Description of the task ::
Copy, from the material below, each line where "must" shows up.

Material provided ::

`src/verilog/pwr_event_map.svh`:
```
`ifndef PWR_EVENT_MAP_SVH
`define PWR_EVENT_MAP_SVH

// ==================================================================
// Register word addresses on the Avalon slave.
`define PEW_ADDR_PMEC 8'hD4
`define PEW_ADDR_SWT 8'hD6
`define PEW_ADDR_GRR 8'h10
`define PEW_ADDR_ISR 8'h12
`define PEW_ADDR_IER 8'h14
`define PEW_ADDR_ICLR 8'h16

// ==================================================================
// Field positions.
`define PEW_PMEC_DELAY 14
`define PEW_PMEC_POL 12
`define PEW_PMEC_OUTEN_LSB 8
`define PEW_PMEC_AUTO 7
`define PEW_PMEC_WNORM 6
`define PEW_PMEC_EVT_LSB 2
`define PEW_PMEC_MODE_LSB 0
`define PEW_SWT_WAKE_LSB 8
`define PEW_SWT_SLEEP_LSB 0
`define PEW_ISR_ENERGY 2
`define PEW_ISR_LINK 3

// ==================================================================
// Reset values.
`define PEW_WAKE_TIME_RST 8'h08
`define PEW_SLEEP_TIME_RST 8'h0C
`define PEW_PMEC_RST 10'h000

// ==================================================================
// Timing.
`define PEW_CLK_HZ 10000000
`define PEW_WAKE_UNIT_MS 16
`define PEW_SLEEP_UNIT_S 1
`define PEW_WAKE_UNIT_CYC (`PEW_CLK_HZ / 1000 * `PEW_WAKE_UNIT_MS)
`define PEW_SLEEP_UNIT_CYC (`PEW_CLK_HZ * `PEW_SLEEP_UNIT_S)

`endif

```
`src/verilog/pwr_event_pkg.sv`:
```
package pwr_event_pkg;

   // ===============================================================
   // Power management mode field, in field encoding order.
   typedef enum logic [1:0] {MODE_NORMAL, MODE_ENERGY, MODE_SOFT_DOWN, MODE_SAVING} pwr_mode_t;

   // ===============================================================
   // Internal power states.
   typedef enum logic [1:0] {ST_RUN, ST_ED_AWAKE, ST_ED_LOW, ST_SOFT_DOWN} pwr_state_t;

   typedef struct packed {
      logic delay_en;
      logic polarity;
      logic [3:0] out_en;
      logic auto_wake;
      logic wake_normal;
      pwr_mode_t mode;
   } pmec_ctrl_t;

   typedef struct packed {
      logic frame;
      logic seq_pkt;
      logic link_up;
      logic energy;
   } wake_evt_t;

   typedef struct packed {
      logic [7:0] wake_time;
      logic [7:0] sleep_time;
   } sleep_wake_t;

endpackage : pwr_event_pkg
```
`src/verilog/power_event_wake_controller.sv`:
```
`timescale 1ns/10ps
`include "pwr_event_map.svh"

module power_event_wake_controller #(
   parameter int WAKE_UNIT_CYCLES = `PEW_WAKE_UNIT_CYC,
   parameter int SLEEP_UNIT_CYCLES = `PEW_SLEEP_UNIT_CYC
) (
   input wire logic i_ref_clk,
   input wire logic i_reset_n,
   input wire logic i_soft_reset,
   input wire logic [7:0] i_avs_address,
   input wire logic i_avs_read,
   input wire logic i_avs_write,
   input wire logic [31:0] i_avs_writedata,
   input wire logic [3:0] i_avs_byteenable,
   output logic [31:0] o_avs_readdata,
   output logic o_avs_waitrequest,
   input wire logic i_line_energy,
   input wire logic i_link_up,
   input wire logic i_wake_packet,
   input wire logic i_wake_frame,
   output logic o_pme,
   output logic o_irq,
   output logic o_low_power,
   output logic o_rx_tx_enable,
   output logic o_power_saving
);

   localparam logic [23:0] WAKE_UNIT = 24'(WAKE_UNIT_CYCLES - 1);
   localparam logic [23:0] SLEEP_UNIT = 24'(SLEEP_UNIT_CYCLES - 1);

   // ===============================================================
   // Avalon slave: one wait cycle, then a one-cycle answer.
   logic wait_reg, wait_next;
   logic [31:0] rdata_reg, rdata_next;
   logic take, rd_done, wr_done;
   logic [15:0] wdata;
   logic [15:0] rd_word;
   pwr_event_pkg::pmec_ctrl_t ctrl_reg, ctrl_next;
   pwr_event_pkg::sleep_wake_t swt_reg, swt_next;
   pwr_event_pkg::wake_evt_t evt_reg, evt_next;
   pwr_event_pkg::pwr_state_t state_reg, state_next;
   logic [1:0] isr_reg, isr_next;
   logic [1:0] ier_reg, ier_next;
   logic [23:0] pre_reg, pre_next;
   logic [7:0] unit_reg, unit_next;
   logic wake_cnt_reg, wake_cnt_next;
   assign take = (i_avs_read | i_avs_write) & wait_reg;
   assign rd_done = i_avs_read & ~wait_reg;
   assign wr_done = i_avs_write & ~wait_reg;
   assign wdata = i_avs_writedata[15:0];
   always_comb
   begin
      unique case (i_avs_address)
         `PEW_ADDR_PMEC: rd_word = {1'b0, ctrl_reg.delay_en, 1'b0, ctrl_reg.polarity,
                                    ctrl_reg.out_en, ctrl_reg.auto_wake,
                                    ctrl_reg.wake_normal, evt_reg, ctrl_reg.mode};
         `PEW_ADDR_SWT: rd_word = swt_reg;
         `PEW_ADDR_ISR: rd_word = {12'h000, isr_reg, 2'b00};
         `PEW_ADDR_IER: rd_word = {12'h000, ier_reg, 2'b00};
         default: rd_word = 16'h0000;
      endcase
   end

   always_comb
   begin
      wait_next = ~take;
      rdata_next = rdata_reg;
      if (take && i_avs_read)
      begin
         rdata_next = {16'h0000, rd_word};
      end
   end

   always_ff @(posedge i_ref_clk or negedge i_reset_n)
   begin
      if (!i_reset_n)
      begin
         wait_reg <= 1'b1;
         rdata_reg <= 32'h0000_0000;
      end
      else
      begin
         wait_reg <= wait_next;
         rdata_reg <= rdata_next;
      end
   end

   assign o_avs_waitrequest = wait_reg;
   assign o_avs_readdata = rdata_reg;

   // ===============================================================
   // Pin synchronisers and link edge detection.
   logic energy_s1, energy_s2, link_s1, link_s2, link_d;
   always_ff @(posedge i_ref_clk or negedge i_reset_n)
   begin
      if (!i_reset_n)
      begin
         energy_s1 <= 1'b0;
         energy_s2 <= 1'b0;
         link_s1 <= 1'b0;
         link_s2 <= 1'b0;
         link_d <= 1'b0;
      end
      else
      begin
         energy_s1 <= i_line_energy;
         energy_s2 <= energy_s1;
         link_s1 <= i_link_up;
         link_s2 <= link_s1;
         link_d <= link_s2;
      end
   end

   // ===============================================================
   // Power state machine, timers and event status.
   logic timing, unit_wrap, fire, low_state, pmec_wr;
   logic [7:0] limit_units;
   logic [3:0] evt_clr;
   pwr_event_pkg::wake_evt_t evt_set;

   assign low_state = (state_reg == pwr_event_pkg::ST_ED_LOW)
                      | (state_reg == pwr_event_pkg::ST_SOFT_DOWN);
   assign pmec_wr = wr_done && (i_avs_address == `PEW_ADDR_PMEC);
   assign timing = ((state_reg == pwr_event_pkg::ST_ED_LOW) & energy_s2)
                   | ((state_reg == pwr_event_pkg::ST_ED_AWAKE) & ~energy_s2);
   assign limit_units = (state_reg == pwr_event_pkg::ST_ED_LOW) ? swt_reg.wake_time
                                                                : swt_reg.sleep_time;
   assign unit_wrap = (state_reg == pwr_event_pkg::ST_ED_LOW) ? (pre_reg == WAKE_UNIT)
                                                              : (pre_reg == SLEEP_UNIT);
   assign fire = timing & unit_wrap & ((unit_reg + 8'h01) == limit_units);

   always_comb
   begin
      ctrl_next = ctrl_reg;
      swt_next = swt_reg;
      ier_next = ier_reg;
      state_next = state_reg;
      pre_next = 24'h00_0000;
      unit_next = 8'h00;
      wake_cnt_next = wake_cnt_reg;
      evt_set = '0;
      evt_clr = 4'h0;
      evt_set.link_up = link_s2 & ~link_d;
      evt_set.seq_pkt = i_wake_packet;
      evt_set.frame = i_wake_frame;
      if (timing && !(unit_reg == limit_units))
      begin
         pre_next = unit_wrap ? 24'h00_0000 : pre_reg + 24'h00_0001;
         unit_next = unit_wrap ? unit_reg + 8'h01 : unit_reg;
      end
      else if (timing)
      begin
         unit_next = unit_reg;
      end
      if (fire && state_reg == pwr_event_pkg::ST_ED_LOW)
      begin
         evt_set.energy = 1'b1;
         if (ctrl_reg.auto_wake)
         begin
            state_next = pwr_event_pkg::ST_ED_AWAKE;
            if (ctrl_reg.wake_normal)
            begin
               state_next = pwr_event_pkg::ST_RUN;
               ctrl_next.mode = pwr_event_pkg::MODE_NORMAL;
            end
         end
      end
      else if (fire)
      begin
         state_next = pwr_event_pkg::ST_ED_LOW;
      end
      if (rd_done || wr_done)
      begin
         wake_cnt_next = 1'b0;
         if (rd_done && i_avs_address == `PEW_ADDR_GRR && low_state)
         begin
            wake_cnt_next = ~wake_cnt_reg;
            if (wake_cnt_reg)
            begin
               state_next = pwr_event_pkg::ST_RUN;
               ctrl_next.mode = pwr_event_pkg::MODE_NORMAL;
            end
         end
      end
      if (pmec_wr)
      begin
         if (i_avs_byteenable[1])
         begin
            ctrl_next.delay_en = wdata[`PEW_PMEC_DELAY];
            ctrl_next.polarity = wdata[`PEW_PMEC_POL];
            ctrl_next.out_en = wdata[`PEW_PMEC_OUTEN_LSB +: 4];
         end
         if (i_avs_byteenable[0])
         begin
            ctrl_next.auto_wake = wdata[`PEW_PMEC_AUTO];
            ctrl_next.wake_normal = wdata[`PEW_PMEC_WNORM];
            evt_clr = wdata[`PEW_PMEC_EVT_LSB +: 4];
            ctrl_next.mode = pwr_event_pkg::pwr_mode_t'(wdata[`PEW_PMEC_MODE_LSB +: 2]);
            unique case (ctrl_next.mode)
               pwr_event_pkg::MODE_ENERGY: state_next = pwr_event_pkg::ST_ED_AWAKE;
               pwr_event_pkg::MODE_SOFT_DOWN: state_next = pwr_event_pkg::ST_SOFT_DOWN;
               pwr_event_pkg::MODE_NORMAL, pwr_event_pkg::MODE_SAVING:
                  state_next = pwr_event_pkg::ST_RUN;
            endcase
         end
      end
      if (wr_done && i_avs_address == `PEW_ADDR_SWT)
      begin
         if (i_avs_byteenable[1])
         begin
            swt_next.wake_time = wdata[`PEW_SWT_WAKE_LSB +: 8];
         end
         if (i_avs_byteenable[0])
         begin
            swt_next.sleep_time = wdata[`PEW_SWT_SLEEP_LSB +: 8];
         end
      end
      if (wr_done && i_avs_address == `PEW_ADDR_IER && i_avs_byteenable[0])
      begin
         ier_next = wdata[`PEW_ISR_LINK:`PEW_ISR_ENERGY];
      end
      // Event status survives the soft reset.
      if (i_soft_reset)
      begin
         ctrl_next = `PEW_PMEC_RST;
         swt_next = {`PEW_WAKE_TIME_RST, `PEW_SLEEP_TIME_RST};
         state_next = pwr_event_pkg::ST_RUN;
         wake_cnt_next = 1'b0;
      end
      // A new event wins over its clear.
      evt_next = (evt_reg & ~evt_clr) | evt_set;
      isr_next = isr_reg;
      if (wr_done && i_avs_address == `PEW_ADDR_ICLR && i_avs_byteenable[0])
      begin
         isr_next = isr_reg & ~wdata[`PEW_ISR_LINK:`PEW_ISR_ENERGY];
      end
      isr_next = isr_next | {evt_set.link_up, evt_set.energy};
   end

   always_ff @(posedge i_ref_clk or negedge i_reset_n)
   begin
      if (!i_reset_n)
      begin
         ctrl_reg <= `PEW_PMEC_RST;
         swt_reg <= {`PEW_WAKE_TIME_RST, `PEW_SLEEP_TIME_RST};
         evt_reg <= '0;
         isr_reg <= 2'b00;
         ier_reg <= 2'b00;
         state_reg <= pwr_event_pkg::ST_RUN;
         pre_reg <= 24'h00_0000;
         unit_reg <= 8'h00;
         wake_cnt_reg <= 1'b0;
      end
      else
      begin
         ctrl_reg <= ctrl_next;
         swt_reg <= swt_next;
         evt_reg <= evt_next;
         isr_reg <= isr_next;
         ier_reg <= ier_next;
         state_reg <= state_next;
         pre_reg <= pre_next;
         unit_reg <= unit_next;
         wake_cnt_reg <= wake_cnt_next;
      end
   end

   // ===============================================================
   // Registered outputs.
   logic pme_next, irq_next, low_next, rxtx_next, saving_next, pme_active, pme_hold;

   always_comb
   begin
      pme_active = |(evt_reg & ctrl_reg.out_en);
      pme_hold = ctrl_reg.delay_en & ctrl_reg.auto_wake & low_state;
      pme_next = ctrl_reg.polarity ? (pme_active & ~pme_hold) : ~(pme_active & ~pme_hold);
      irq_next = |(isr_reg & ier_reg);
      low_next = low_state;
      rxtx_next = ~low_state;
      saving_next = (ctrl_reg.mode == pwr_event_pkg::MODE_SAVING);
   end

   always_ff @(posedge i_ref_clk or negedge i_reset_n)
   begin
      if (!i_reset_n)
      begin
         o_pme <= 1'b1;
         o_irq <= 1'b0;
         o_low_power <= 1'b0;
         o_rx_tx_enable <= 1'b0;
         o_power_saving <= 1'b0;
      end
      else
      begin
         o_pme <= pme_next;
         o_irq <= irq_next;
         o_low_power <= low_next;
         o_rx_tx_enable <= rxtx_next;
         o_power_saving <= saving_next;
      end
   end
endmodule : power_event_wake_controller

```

* * *

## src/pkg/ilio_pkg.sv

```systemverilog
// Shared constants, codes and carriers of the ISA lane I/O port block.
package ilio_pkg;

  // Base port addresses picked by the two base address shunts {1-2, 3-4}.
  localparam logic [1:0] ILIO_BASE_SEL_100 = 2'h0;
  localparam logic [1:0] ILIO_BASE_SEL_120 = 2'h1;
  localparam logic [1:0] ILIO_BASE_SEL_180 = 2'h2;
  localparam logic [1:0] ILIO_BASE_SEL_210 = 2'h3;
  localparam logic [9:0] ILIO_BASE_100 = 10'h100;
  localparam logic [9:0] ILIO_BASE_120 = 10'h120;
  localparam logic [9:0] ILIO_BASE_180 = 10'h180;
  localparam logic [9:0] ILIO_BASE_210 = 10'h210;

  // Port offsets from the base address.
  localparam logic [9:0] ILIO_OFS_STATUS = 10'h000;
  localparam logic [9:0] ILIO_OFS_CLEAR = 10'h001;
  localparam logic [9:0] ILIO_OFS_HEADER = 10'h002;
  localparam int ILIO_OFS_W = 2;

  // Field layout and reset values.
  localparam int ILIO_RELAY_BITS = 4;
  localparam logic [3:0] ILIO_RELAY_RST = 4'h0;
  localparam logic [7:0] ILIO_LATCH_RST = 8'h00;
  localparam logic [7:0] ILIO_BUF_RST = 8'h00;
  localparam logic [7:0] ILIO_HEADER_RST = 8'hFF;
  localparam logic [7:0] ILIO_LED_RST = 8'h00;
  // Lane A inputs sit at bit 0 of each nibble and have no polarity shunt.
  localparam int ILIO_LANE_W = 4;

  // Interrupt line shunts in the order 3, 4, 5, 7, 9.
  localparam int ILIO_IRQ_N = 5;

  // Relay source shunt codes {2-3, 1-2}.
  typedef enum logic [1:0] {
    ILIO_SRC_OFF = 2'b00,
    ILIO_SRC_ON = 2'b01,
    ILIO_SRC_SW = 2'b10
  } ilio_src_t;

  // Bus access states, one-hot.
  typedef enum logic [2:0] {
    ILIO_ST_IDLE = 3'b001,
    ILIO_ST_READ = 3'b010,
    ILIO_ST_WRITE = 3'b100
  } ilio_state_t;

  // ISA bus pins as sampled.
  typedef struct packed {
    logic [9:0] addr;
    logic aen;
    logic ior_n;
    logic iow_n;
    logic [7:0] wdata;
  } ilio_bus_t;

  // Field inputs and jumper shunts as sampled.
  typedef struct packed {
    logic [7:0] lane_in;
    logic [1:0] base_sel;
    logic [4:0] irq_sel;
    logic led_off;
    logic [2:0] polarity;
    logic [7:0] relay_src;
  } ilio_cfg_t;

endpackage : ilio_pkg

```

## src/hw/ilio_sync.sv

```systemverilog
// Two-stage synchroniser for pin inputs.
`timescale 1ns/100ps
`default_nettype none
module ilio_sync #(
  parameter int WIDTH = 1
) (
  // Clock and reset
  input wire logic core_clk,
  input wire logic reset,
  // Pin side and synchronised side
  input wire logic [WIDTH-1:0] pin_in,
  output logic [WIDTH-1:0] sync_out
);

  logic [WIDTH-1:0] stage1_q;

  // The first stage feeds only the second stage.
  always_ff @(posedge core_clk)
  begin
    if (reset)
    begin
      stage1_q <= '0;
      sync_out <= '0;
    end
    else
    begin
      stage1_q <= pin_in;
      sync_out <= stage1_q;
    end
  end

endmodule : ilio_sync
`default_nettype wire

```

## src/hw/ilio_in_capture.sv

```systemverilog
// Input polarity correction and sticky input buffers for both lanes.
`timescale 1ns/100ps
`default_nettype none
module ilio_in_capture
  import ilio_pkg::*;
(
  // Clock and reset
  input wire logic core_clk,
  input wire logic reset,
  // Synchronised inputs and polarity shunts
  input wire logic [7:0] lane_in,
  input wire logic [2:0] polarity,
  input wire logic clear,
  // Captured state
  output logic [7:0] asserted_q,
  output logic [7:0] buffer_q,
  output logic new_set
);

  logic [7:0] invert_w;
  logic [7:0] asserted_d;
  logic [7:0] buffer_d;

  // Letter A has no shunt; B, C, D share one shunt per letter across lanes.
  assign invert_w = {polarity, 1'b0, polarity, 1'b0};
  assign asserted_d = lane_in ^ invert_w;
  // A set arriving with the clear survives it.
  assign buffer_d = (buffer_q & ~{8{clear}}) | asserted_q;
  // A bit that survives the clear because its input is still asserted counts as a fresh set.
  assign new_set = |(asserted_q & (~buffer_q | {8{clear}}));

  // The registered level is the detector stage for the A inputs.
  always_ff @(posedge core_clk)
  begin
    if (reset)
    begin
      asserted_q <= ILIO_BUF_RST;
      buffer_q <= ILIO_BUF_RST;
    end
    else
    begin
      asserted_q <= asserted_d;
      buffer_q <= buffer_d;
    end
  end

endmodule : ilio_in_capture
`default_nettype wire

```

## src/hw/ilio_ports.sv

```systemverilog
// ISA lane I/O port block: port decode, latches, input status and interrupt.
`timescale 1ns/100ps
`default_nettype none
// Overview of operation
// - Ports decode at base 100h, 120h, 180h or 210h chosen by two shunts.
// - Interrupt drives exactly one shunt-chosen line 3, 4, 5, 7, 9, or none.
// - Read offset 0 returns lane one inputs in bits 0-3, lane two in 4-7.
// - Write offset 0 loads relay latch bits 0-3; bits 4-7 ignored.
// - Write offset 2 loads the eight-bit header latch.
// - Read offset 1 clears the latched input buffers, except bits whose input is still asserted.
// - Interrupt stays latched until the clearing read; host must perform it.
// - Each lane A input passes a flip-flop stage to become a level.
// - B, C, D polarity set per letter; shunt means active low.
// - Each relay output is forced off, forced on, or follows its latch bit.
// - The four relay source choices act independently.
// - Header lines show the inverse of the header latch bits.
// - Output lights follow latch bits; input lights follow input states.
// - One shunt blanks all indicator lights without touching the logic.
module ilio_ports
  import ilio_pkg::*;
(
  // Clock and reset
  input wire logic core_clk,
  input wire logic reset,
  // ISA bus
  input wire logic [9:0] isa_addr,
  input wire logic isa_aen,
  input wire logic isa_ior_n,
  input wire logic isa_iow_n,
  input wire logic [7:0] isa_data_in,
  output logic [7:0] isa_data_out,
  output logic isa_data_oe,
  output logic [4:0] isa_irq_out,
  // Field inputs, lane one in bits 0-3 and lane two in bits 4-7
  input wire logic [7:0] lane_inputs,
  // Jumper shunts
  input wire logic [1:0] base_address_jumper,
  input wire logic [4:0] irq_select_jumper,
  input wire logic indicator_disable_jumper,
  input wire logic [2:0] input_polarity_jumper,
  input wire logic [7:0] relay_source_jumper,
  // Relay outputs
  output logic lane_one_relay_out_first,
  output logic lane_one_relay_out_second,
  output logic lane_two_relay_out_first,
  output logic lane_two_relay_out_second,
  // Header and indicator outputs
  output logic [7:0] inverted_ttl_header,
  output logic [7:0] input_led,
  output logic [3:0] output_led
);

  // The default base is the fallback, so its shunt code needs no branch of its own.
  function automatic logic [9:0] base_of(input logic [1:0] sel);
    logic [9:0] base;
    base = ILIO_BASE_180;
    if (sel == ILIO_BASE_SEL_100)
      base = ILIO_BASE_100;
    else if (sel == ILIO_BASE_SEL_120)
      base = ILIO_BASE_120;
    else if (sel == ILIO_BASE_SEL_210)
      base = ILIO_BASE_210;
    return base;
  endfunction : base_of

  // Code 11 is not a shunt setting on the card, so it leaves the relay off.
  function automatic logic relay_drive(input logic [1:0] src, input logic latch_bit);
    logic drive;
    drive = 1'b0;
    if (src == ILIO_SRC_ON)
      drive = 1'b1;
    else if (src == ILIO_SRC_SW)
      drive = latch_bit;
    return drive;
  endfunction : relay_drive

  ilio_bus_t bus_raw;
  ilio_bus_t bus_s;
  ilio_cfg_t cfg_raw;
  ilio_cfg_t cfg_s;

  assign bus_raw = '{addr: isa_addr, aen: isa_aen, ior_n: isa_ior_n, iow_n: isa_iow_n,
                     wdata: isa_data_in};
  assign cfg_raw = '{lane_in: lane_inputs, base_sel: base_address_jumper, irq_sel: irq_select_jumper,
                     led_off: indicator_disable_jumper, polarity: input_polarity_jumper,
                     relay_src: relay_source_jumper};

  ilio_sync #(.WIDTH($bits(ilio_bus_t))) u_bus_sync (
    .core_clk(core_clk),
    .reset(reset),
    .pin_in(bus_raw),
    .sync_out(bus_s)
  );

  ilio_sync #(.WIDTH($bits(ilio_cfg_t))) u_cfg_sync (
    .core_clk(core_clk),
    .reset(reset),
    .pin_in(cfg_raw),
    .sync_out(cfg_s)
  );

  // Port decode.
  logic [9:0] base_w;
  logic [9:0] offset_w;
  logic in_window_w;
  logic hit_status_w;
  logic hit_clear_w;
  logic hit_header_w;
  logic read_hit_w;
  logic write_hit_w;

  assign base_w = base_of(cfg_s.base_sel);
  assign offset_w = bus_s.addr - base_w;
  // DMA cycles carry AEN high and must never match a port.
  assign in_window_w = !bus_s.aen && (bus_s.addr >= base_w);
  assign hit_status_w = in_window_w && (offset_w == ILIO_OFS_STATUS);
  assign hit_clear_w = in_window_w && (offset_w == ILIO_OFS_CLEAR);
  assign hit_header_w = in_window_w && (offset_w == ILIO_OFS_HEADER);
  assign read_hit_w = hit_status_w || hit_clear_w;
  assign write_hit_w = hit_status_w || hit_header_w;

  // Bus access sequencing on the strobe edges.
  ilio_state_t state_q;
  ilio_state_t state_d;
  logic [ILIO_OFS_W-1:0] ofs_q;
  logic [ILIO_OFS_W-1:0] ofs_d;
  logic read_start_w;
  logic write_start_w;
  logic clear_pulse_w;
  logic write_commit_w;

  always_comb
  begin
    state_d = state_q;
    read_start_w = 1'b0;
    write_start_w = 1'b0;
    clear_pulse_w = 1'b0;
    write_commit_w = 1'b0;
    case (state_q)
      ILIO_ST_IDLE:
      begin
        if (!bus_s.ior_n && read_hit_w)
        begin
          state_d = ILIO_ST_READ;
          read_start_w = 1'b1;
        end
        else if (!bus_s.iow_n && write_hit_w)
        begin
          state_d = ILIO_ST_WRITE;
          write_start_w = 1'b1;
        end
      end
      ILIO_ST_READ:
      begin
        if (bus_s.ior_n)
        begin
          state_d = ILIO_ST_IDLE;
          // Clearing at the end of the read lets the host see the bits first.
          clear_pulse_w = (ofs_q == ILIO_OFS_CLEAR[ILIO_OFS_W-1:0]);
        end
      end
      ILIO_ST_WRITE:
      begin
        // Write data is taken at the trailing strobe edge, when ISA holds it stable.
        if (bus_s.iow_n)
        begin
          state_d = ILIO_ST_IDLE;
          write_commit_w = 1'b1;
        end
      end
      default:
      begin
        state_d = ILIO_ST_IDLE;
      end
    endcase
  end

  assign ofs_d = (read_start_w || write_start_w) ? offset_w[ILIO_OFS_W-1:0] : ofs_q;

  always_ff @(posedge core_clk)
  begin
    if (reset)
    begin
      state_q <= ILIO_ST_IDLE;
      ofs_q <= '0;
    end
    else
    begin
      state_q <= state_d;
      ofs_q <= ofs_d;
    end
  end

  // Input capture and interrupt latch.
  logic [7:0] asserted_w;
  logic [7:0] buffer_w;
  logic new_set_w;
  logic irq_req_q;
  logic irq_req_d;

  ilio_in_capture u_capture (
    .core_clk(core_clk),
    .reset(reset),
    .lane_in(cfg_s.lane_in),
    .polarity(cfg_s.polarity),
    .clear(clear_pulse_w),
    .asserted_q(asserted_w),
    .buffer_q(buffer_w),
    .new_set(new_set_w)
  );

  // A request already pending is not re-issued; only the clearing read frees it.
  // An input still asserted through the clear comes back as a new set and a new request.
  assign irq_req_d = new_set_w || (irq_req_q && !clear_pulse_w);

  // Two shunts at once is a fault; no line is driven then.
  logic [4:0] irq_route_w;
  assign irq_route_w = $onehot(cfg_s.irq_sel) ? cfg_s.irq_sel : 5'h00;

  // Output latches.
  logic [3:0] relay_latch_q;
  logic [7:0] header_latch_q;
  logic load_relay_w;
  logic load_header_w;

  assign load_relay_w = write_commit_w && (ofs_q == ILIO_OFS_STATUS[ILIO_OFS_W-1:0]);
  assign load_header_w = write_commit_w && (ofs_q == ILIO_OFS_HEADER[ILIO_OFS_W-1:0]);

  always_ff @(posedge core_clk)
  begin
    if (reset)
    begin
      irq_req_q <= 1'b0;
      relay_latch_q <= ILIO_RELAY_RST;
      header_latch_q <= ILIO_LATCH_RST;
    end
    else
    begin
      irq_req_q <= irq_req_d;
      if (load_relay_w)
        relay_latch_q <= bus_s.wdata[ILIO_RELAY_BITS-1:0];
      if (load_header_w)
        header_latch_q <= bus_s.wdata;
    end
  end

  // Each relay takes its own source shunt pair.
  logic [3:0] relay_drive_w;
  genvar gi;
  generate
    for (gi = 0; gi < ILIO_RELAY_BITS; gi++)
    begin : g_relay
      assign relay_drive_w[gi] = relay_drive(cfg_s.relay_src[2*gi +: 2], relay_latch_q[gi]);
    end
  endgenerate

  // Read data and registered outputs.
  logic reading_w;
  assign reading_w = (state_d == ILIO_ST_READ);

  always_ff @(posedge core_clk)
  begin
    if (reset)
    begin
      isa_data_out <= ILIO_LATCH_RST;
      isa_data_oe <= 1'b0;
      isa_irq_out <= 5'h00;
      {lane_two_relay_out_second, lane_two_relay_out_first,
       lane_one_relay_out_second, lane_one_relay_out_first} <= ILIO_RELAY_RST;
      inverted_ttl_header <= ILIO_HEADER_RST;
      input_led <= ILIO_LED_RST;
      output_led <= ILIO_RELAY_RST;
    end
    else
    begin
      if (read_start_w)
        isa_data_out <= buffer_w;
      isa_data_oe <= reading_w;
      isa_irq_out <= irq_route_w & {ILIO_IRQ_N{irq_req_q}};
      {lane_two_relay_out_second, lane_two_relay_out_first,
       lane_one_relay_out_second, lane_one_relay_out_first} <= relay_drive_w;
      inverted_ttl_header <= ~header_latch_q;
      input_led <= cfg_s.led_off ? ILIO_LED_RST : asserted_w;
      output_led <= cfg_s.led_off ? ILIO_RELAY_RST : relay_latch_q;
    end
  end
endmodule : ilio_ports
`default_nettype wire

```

Task response ::
// - Interrupt stays latched until the clearing read; host must perform it.
  // DMA cycles carry AEN high and must never match a port.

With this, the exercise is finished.